• **Exercise data**:
↓↓↓
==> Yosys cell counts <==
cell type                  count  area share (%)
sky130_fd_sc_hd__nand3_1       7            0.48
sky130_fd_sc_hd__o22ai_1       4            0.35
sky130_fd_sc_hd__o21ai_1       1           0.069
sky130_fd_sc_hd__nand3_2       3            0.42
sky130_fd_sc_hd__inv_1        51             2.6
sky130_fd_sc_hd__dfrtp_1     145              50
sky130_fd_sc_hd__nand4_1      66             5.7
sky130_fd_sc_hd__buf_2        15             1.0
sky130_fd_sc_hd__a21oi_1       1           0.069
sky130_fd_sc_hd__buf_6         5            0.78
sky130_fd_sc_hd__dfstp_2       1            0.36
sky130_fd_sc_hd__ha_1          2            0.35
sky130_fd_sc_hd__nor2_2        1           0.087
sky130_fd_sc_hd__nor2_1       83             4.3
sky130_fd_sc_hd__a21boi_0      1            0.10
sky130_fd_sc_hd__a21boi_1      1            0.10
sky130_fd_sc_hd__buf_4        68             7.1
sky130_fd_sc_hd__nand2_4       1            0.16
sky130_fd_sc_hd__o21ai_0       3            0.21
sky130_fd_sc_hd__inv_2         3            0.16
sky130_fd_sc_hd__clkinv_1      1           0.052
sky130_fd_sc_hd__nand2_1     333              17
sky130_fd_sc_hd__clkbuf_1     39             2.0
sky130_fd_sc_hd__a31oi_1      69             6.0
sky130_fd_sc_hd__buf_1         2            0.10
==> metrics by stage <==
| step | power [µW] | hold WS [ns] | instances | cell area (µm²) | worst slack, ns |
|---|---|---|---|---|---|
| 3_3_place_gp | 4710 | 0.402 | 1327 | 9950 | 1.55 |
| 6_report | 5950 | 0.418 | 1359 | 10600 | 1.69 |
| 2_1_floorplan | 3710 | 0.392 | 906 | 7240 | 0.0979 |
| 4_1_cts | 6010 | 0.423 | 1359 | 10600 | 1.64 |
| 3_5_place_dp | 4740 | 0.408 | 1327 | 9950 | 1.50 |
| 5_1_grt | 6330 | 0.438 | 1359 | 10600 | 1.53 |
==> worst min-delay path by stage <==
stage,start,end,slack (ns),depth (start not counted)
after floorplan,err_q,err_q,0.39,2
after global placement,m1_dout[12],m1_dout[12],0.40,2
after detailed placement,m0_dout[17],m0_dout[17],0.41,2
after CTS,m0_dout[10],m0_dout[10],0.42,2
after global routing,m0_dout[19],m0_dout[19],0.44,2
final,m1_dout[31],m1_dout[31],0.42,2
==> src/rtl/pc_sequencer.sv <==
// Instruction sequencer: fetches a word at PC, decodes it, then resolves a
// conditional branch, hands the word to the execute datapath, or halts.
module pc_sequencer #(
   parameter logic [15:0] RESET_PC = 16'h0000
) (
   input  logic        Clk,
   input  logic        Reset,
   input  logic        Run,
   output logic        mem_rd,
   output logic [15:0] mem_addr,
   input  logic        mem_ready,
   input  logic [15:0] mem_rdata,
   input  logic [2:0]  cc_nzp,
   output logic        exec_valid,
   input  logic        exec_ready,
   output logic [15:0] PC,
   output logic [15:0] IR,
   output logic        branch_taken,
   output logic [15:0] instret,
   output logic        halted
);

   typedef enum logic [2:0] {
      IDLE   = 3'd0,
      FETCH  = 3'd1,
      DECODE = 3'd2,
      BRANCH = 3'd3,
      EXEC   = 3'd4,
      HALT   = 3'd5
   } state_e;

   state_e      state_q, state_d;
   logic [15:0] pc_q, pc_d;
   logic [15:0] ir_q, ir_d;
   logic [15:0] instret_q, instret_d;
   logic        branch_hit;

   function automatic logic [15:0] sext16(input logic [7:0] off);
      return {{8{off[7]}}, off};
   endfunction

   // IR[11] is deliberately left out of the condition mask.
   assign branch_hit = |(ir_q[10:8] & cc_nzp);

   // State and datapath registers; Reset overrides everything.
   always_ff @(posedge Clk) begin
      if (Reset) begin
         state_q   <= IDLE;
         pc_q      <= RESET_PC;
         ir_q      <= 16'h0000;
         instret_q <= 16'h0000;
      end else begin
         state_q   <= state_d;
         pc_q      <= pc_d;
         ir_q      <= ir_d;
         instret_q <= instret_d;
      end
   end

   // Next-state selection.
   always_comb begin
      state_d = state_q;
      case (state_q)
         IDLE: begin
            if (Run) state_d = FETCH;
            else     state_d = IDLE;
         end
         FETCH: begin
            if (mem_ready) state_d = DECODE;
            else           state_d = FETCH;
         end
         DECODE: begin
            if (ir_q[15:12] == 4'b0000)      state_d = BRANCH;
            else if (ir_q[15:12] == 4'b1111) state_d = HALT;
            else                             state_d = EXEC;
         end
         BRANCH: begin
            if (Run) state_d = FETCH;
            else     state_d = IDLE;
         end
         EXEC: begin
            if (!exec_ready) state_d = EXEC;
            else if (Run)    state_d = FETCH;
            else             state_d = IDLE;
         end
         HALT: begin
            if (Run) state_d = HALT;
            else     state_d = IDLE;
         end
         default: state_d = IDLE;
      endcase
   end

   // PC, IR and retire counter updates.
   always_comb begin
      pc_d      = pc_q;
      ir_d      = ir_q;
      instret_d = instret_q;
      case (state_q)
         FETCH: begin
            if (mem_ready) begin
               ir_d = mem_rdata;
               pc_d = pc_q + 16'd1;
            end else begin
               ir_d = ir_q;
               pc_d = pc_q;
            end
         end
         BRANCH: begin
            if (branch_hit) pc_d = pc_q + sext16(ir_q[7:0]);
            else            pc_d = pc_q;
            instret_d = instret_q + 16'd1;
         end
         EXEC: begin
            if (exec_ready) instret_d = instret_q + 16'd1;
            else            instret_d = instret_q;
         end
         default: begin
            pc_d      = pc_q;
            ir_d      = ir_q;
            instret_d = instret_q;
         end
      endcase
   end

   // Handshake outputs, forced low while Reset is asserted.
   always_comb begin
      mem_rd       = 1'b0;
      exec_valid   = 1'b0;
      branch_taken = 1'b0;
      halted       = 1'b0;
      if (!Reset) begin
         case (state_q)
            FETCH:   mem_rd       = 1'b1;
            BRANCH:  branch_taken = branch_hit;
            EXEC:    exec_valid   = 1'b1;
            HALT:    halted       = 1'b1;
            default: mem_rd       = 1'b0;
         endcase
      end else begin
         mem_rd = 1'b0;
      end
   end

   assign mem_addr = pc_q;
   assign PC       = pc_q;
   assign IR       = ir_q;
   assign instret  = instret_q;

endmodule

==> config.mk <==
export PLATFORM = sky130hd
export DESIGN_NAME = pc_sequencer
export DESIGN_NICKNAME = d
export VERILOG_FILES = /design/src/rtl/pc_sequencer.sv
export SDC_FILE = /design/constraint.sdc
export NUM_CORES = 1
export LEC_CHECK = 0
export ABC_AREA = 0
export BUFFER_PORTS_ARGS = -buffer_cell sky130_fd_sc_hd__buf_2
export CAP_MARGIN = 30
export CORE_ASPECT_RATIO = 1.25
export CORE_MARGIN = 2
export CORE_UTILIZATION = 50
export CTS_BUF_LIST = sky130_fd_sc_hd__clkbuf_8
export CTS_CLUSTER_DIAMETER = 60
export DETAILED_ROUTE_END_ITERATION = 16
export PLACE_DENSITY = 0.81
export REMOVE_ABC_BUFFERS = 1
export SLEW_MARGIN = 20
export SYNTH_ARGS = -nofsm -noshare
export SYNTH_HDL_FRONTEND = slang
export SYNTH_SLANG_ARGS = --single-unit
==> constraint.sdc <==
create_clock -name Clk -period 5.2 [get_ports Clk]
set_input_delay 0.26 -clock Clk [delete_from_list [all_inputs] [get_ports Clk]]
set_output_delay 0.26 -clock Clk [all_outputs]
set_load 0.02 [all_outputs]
↑↑↑
• **The problem**:
Copy from the entries above each line in which the string "global" can be found.

• **Response for this exercise**:
after global placement,m1_dout[12],m1_dout[12],0.40,2
after global routing,m0_dout[19],m0_dout[19],0.44,2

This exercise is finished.